● What the exercise asks:
Of all the lines below, output only those starting at the one with "set_clock_uncertainty 0.1 [all_clocks]" and ending at the one with "execute as NOP.", both ends included, exactly as written.

● Records provided:
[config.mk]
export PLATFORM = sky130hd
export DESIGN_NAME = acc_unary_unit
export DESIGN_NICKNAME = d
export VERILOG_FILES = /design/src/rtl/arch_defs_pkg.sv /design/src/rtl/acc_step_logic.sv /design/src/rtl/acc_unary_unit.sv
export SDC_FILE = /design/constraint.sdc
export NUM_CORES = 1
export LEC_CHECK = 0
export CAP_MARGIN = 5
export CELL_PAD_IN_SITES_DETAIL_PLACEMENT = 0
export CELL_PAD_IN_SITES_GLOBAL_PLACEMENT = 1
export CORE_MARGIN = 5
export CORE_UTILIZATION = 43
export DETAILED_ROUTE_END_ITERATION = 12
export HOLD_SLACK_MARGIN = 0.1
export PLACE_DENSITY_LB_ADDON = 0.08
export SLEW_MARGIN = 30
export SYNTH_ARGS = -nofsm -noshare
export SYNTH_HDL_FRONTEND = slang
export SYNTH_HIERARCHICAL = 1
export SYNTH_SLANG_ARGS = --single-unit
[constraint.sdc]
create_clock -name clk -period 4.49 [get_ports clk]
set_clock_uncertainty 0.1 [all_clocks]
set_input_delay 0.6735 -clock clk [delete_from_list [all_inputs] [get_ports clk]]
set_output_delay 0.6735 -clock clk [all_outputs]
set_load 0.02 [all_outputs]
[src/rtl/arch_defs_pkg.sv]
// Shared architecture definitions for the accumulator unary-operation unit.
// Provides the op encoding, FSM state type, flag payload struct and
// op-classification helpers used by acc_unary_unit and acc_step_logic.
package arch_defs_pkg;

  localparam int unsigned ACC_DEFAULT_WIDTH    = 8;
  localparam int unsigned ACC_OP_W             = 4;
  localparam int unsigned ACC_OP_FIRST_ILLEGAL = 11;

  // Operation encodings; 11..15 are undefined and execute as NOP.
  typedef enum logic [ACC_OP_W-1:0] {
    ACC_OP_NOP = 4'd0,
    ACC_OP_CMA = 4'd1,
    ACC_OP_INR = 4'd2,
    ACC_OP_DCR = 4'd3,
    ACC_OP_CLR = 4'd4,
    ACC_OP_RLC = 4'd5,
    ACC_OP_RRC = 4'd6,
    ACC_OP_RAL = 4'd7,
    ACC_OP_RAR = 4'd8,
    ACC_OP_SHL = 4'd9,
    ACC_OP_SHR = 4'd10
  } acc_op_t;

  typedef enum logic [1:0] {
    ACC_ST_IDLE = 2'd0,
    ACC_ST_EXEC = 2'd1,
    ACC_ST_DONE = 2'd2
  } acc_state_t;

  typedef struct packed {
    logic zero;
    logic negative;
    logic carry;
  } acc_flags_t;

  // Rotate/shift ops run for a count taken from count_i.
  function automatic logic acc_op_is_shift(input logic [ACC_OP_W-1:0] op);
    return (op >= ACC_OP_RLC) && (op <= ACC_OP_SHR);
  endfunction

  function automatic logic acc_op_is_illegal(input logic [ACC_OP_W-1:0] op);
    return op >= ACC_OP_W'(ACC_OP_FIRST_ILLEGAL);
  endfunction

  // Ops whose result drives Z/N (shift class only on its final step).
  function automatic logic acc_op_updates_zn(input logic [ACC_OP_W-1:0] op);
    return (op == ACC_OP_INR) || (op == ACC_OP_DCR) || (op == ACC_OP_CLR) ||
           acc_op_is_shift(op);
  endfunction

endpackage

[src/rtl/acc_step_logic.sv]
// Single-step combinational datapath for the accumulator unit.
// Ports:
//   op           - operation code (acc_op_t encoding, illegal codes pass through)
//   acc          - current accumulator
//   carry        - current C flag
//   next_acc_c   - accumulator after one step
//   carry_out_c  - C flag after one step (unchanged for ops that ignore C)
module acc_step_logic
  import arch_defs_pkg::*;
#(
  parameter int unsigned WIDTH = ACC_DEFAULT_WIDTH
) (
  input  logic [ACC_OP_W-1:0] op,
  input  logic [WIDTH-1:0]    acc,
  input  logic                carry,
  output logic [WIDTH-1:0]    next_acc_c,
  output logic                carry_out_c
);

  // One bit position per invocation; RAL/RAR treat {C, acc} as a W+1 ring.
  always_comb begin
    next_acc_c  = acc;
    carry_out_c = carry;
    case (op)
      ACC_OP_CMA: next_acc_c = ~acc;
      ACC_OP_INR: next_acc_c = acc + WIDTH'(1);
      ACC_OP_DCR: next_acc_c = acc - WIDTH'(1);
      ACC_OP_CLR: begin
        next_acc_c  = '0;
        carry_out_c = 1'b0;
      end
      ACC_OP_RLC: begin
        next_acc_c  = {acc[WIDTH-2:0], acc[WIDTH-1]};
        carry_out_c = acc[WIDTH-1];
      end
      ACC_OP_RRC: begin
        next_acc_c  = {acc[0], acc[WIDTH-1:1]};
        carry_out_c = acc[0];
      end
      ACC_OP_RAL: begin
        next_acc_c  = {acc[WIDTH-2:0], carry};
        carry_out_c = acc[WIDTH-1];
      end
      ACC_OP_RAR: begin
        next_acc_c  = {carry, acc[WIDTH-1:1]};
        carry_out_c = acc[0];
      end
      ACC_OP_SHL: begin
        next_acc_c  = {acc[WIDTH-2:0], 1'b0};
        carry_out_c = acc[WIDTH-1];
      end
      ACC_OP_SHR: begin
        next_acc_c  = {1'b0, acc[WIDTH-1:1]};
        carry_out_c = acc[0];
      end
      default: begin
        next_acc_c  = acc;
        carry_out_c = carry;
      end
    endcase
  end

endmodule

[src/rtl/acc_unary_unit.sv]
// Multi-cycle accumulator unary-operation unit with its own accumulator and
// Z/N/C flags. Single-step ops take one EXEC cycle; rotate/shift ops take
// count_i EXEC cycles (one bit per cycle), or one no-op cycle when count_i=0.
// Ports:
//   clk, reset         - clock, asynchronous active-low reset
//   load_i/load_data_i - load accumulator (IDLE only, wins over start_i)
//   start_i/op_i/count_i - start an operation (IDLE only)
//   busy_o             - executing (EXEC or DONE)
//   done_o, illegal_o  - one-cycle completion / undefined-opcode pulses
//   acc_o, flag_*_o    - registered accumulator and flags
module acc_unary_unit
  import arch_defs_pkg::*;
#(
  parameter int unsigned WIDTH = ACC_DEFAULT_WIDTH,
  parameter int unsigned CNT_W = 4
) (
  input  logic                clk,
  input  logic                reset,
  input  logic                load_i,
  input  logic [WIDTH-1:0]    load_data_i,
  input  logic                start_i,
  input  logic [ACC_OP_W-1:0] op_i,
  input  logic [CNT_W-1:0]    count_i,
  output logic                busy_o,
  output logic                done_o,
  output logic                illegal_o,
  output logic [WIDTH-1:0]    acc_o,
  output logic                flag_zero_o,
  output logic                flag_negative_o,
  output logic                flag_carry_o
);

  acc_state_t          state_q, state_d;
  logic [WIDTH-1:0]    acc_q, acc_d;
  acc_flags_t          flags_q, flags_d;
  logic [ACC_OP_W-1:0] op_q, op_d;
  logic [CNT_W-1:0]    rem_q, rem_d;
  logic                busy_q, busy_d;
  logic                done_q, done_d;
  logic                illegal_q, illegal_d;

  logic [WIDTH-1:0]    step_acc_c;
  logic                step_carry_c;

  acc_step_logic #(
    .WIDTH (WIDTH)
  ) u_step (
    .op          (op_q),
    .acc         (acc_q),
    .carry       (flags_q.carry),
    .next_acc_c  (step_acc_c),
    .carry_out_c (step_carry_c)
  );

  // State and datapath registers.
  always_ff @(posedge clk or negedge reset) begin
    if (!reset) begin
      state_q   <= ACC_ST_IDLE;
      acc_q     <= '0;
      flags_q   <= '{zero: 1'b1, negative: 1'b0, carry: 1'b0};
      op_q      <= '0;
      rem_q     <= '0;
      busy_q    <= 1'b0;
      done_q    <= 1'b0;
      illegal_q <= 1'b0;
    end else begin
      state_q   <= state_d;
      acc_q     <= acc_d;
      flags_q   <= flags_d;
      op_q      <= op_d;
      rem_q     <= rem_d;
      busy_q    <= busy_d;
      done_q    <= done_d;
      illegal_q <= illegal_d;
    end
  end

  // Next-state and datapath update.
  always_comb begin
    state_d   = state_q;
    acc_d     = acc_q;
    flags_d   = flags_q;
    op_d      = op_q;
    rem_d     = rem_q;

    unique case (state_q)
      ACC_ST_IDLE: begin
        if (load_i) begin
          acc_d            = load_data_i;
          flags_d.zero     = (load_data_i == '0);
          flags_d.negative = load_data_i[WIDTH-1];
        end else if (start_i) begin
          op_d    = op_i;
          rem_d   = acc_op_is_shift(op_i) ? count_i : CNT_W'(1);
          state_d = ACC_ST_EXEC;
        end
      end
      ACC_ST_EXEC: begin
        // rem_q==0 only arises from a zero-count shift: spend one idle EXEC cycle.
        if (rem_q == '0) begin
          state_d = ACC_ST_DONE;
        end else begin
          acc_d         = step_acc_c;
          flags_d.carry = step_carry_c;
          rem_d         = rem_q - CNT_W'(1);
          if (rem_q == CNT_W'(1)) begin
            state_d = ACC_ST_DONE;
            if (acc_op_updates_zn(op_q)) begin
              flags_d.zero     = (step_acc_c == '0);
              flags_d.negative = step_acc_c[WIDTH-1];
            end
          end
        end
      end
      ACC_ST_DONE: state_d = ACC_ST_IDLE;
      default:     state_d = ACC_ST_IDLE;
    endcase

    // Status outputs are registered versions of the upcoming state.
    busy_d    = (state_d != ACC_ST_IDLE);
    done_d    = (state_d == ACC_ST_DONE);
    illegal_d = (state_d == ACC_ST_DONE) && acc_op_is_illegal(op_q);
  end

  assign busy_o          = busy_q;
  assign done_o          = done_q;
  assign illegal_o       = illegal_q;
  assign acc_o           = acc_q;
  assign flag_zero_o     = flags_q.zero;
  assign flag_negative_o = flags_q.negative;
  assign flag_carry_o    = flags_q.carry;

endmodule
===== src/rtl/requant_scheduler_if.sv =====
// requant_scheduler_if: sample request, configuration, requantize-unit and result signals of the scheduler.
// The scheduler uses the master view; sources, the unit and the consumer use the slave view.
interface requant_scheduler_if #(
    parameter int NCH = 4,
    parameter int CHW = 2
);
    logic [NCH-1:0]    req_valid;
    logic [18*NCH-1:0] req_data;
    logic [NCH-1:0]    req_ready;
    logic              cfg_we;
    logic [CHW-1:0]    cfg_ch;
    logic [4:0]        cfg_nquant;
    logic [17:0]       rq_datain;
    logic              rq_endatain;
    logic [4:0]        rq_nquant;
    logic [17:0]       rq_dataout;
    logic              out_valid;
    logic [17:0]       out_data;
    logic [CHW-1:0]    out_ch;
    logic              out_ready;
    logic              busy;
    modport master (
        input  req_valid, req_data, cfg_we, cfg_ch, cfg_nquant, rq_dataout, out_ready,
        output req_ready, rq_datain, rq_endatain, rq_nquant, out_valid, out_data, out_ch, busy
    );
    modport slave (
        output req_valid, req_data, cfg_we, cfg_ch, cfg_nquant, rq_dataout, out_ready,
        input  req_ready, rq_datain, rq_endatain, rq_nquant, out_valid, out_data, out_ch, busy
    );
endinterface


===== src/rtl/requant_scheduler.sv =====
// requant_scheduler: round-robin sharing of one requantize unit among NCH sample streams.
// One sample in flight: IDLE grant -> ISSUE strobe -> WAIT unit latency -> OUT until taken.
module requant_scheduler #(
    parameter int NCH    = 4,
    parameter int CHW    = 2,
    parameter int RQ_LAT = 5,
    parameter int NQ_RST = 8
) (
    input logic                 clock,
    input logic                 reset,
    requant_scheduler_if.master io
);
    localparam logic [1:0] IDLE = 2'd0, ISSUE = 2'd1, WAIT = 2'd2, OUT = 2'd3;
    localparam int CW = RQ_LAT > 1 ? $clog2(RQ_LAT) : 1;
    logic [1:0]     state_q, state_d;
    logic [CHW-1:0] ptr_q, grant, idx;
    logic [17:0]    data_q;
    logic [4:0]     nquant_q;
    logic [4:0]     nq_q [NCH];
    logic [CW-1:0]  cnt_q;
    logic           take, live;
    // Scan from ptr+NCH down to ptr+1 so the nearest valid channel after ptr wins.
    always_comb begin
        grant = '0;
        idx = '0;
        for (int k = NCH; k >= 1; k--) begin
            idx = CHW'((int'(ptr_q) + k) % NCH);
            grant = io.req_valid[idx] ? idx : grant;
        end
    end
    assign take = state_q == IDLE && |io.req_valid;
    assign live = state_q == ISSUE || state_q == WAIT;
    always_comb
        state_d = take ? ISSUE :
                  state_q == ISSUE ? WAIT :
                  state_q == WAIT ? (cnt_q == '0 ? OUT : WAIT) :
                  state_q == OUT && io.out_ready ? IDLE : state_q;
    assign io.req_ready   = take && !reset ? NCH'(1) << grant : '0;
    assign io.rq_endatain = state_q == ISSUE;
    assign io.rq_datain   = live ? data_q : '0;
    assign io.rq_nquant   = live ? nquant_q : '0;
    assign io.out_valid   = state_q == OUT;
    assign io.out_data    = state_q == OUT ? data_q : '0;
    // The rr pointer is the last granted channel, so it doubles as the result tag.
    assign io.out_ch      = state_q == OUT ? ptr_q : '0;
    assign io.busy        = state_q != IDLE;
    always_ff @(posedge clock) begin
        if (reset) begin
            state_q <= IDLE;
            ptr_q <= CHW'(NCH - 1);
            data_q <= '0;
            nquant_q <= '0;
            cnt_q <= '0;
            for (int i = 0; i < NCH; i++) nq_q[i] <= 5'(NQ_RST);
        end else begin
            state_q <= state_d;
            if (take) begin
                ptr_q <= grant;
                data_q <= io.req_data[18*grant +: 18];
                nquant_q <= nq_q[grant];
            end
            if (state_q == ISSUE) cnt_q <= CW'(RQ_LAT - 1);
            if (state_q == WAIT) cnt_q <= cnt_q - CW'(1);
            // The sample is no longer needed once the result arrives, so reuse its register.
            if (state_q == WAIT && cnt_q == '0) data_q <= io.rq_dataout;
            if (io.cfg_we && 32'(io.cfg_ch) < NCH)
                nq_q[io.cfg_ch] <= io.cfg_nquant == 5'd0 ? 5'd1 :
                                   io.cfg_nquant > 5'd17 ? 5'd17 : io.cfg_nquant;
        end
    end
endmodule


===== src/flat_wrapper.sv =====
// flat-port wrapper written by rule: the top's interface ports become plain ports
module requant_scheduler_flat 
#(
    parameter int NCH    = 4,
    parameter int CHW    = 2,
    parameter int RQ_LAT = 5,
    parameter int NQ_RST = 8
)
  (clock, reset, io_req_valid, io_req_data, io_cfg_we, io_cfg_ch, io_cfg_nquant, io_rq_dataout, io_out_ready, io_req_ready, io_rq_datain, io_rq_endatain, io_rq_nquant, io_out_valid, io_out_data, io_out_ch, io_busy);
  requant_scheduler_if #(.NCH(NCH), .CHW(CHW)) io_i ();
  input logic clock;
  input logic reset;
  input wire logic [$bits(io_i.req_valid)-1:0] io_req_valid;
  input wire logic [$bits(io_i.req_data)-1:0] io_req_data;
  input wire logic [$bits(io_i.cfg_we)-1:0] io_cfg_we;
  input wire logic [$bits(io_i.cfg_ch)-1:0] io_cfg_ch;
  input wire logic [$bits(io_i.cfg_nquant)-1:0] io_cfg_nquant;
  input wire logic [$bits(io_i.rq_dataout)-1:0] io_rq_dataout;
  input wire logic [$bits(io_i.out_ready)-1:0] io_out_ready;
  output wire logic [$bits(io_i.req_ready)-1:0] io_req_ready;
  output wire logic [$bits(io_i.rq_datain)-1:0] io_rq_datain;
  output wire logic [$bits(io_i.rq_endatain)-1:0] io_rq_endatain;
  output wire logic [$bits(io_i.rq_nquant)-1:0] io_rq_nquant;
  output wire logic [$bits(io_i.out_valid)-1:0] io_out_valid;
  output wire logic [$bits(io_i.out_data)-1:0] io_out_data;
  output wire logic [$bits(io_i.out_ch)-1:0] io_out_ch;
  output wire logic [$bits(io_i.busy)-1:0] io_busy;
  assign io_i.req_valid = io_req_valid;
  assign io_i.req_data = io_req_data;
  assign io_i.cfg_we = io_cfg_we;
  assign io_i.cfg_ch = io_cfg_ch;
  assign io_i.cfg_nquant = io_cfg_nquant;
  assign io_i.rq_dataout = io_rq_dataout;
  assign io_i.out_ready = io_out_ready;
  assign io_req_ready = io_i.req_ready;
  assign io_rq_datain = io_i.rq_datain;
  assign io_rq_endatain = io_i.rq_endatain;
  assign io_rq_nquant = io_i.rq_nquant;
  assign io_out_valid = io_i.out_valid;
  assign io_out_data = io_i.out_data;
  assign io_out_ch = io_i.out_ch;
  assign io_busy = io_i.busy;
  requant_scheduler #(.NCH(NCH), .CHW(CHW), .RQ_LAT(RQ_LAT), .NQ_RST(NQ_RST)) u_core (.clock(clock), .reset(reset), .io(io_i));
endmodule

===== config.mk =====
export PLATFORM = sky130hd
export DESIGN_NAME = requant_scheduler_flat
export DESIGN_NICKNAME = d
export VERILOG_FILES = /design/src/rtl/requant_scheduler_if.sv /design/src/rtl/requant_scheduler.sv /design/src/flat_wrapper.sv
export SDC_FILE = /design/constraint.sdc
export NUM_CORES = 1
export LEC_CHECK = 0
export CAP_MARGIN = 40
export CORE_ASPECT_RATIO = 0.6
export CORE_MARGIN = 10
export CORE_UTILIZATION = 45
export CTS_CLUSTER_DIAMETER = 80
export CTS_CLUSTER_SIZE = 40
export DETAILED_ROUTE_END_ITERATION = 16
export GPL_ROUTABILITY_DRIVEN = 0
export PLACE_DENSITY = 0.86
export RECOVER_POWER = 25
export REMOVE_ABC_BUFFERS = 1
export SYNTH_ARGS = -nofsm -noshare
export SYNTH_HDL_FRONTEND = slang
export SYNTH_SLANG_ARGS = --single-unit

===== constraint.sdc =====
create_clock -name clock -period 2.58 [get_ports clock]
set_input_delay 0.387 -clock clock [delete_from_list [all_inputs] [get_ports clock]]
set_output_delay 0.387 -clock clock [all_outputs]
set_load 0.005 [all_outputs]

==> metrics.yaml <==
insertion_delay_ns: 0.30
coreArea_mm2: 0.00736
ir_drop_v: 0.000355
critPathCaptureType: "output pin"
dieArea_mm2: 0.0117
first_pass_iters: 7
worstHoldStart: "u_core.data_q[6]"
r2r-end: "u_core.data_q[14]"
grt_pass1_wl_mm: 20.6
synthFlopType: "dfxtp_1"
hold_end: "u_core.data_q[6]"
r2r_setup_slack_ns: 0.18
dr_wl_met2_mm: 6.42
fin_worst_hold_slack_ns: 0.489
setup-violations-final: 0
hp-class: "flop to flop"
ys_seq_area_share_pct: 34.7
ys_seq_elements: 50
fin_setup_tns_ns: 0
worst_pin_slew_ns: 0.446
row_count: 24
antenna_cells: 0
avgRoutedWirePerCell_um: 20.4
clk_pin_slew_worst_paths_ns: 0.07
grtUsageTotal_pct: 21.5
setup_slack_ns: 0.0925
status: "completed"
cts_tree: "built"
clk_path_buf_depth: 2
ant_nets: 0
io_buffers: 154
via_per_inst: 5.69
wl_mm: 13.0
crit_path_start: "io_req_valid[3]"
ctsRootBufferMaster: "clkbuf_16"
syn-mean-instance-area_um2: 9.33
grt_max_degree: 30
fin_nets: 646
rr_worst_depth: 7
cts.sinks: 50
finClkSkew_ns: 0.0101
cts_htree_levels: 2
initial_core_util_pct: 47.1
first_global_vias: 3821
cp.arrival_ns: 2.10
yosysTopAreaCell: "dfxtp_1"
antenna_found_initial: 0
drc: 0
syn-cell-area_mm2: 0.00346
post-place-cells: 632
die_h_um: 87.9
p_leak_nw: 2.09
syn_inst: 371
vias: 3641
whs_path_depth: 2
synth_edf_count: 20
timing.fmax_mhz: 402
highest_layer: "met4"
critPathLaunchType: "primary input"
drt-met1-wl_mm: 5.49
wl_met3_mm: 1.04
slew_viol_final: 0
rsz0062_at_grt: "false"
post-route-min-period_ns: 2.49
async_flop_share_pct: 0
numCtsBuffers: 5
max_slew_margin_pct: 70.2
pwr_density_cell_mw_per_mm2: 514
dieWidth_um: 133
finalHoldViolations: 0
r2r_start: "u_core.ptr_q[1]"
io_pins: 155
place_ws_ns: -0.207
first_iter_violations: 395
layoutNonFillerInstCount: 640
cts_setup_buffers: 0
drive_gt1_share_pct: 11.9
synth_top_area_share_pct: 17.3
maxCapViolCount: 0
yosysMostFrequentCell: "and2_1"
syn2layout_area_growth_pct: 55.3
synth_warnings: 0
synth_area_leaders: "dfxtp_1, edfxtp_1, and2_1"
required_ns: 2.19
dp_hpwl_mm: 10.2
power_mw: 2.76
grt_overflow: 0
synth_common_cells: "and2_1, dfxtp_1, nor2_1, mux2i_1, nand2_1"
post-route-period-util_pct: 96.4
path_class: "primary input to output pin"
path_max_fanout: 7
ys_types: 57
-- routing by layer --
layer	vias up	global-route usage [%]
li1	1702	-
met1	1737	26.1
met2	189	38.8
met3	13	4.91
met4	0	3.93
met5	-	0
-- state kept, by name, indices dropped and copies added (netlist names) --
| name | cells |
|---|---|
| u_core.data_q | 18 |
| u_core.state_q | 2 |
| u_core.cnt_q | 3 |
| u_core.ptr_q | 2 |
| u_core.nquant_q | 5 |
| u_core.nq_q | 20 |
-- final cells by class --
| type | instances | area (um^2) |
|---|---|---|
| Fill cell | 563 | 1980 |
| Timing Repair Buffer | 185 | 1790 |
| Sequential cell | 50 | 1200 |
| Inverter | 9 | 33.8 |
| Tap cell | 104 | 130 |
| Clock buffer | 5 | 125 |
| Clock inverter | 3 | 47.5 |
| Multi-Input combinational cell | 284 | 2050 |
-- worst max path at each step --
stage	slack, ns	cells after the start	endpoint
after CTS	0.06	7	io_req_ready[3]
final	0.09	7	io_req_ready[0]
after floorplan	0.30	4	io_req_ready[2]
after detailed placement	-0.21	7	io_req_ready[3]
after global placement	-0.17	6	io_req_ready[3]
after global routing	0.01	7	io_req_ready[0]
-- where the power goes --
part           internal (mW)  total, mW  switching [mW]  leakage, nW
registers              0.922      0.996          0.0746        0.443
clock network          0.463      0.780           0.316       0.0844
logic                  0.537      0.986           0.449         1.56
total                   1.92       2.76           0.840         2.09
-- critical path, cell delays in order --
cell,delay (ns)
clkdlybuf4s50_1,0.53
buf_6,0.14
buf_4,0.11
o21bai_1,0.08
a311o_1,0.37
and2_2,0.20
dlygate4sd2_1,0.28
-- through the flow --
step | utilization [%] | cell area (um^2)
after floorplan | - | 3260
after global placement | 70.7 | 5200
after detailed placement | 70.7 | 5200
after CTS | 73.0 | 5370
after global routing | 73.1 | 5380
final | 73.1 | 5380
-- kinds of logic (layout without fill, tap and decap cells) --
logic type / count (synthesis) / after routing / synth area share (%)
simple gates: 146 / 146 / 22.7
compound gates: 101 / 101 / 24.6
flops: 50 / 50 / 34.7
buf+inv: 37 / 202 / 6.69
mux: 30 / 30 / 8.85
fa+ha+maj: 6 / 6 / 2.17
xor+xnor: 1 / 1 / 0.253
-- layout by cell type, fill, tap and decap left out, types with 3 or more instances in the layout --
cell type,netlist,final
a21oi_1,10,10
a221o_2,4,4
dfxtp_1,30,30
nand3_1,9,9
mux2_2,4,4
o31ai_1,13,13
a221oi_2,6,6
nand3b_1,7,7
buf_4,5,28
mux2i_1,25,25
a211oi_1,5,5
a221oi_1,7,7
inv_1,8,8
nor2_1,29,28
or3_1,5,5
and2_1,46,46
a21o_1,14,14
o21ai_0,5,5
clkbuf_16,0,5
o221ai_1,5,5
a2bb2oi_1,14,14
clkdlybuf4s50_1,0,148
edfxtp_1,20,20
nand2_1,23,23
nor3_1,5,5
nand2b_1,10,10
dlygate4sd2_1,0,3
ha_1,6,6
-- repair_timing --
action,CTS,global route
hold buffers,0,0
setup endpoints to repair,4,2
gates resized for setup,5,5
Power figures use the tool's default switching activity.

● Written answer:
set_clock_uncertainty 0.1 [all_clocks]
set_input_delay 0.6735 -clock clk [delete_from_list [all_inputs] [get_ports clk]]
set_output_delay 0.6735 -clock clk [all_outputs]
set_load 0.02 [all_outputs]
[src/rtl/arch_defs_pkg.sv]
// Shared architecture definitions for the accumulator unary-operation unit.
// Provides the op encoding, FSM state type, flag payload struct and
// op-classification helpers used by acc_unary_unit and acc_step_logic.
package arch_defs_pkg;

  localparam int unsigned ACC_DEFAULT_WIDTH    = 8;
  localparam int unsigned ACC_OP_W             = 4;
  localparam int unsigned ACC_OP_FIRST_ILLEGAL = 11;

  // Operation encodings; 11..15 are undefined and execute as NOP.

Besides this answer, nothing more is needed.